| Exercise |
Determine how many of the lines below include "constraint", then respond with that number and no other text.
== Segment start ==
===== config.mk =====
export PLATFORM = sky130hd
export DESIGN_NAME = vga_timing
export DESIGN_NICKNAME = d
export VERILOG_FILES = /design/src/hw/gfx_pkg.sv /design/src/hw/vga_timing.sv
export SDC_FILE = /design/constraint.sdc
export NUM_CORES = 1
export LEC_CHECK = 0
export BUFFER_PORTS_ARGS = -buffer_cell sky130_fd_sc_hd__buf_4
export CAP_MARGIN = 0
export CORE_MARGIN = 2
export CORE_UTILIZATION = 52
export DETAILED_ROUTE_END_ITERATION = 10
export GPL_ROUTABILITY_DRIVEN = 0
export PLACE_DENSITY_LB_ADDON = 0.25
export SKIP_LAST_GASP = 1
export SLEW_MARGIN = 20
export SYNTH_ARGS = -nofsm -noshare
export SYNTH_HDL_FRONTEND = slang
export SYNTH_SLANG_ARGS = --single-unit

===== constraint.sdc =====
create_clock -name vga_clk -period 1.75 [get_ports vga_clk]
set_input_delay 0.175 -clock vga_clk [delete_from_list [all_inputs] [get_ports vga_clk]]
set_output_delay 0.175 -clock vga_clk [all_outputs]
set_load 0.01 [all_outputs]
== Segment end ==
| Result below |
2